Overall, 84 % of the study children had an episode of URTI at some point during the study period, the number of episodes ranging from zero to twelve per child, with a mean of 2·84 (se 0·08) episodes. About 70 % of the subjects had fever during these episodes. The percentage of days with URTI during the study period was 13·4 (se 0·5) %, and the mean duration per episode was 5·7 (se 0·2) d. By contrast, the next most common illness was diarrhoea, with 14 % of children affected, and only two children were diagnosed with an episode of lower respiratory tract infection (LRTI) during the 4 months.
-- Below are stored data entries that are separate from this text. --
### src/rtl/mt9v032_sync_ctrl.sv
// Training and alignment sequencer for WIDTH MT9V032 LVDS receive channels.
// Drives sensor/deserializer training, checks cross-channel frame skew, asserts rdy once locked.
module mt9v032_sync_ctrl #(
  parameter int WIDTH       = 1,
  parameter int TIMEOUT     = 65535,
  parameter int SKEW_MAX    = 4,
  parameter int LOCK_FRAMES = 2
) (
  input  logic             clk_px,
  input  logic             rst_px,
  input  logic             en,
  input  logic [WIDTH-1:0] train_done,
  input  logic [WIDTH-1:0] frame_valid,
  output logic             sensor_train,
  output logic [WIDTH-1:0] train_start,
  output logic             rdy,
  output logic             err,
  output logic [7:0]       err_cnt,
  output logic [2:0]       state
);
  localparam int TW = (TIMEOUT > 1) ? $clog2(TIMEOUT) : 1;

  typedef enum logic [2:0] {
    IDLE      = 3'd0,
    TRAIN     = 3'd1,
    WAIT_DONE = 3'd2,
    RELEASE   = 3'd3,
    ALIGN     = 3'd4,
    RUN       = 3'd5
  } state_t;

  state_t           state_reg;
  logic [WIDTH-1:0] fv_q;
  logic [WIDTH-1:0] seen;
  logic [TW-1:0]    to_cnt;
  logic [4:0]       skew_cnt;
  logic [3:0]       frame_cnt;
  logic             run_track;

  logic [WIDTH-1:0] fv_rise;
  logic [WIDTH-1:0] seen_next;
  logic             all_done;
  logic             any_rise;
  logic             all_rise;
  logic             misalign;
  logic             aligned;
  logic             last_frame;
  logic             timeout;
  logic             fail;

  assign state = state_reg;

  always_comb begin
    fv_rise    = frame_valid & ~fv_q;
    seen_next  = seen | fv_rise;
    all_done   = &train_done;
    any_rise   = |fv_rise;
    all_rise   = &fv_rise;
    // skew_cnt + 1 is the number of cycles elapsed since the first rise of the frame
    misalign   = (|(fv_rise & seen)) || ((skew_cnt + 5'd1) > 5'(SKEW_MAX));
    aligned    = !misalign && (&seen_next);
    last_frame = (frame_cnt + 4'd1) == 4'(LOCK_FRAMES);
    timeout    = to_cnt == TW'(TIMEOUT - 1);
    fail       = 1'b0;
    case (state_reg)
      WAIT_DONE: fail = !all_done && timeout;
      RELEASE:   fail = !all_done;
      ALIGN:     fail = !all_done || misalign;
      RUN:       fail = !all_done || (run_track && misalign);
      default:   fail = 1'b0;
    endcase
  end

  always_ff @(posedge clk_px or posedge rst_px) begin
    if (rst_px) begin
      state_reg    <= IDLE;
      sensor_train <= 1'b1;
      train_start  <= '0;
      rdy          <= 1'b0;
      err          <= 1'b0;
      err_cnt      <= 8'd0;
      fv_q         <= '0;
      seen         <= '0;
      to_cnt       <= '0;
      skew_cnt     <= 5'd0;
      frame_cnt    <= 4'd0;
      run_track    <= 1'b0;
    end else begin
      fv_q        <= frame_valid;
      train_start <= '0;
      err         <= 1'b0;
      if (!en) begin
        state_reg    <= IDLE;
        sensor_train <= 1'b1;
        rdy          <= 1'b0;
        seen         <= '0;
        to_cnt       <= '0;
        skew_cnt     <= 5'd0;
        frame_cnt    <= 4'd0;
        run_track    <= 1'b0;
      end else if (fail) begin
        state_reg    <= TRAIN;
        train_start  <= '1;
        sensor_train <= 1'b1;
        rdy          <= 1'b0;
        err          <= 1'b1;
        if (err_cnt != 8'hFF) err_cnt <= err_cnt + 8'd1;
        seen         <= '0;
        skew_cnt     <= 5'd0;
        frame_cnt    <= 4'd0;
        run_track    <= 1'b0;
      end else begin
        case (state_reg)
          IDLE: begin
            state_reg   <= TRAIN;
            train_start <= '1;
          end
          TRAIN: begin
            state_reg <= WAIT_DONE;
            to_cnt    <= '0;
          end
          WAIT_DONE: begin
            if (all_done) begin
              state_reg    <= RELEASE;
              sensor_train <= 1'b0;
            end else begin
              to_cnt <= to_cnt + TW'(1);
            end
          end
          RELEASE: begin
            if (any_rise) begin
              // every channel rising together is a zero-skew frame, counted right away
              if (all_rise) begin
                if (last_frame) begin
                  state_reg <= RUN;
                  rdy       <= 1'b1;
                  frame_cnt <= 4'd0;
                end else begin
                  frame_cnt <= frame_cnt + 4'd1;
                end
              end else begin
                state_reg <= ALIGN;
                seen      <= fv_rise;
                skew_cnt  <= 5'd0;
              end
            end
          end
          ALIGN: begin
            if (aligned) begin
              seen <= '0;
              if (last_frame) begin
                state_reg <= RUN;
                rdy       <= 1'b1;
                frame_cnt <= 4'd0;
              end else begin
                state_reg <= RELEASE;
                frame_cnt <= frame_cnt + 4'd1;
              end
            end else begin
              seen     <= seen_next;
              skew_cnt <= skew_cnt + 5'd1;
            end
          end
          RUN: begin
            if (run_track) begin
              if (aligned) begin
                run_track <= 1'b0;
                seen      <= '0;
              end else begin
                seen     <= seen_next;
                skew_cnt <= skew_cnt + 5'd1;
              end
            end else if (any_rise && !all_rise) begin
              run_track <= 1'b1;
              seen      <= fv_rise;
              skew_cnt  <= 5'd0;
            end
          end
          default: begin
            state_reg    <= IDLE;
            sensor_train <= 1'b1;
            rdy          <= 1'b0;
          end
        endcase
      end
    end
  end
endmodule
Table 2 shows URTI morbidity by treatment group and Table 3 shows the treatment effects. The main effect of Zn across the 4 months of supplementation was a 12 % reduction in the percentage of days with URTI (P = 0·09). The effect was different between the before and after vitamin A supplementation periods, with a reduction of 20 % following the distribution of vitamin A. Vitamin A alone had no effect on the percentage of days with URTI (no difference in the placebo before and after vitamin A supplementation); however, the effect was very strong on children who received Zn supplementation, with a reduction of 9 % in the percentage of days with URTI associated with the ‘interaction effect’, and an overall significant main effect for vitamin A.
Table 2 Levels of upper respiratory tract infections (URTI) morbidity in a trial of zinc supplementation with and without concurrent vitamin A supplementation in Indonesian preschool children (Mean values with their standard errors)
Table 3 Treatment effects in a trial of zinc supplementation with and without concurrent vitamin A supplementation in Indonesian preschool children (Relative risks (RR) and 95 % confidence intervals)
Group A, placebo; group B, Zn supplementation; group C, vitamin A supplementation; group D, Zn + vitamin A supplementation; URTI, upper respiratory tract infection.
* Used GENMOD procedure in SAS, with negative binomial distribution; covariates in final model = posyandu (health centre), observation days.
† Used GENMOD procedure in SAS, with negative binomial distribution; covariate in final model = posyandu.
‡ Used repeated measures option in the general linear model (GLM) procedure of SPSS; covariate in final model = posyandu.
The main effect of Zn was not significant for URTI episodes; however, vitamin A supplementation was associated with a significant (P = 0·00) reduction (23 %) in the number of URTI episodes. The children who received both Zn and vitamin A had the lowest number of episodes, with a 6 % reduction in the number of episodes associated with the ‘interaction effect’ compared with the combined effects of Zn and vitamin A individually (P = 0·07).
For URTI duration per episode, Zn had no significant main effect and there was no significant interaction between Zn and vitamin A supplementation. The vitamin A main effect was a significant increase in the duration of URTI by 0·6 d.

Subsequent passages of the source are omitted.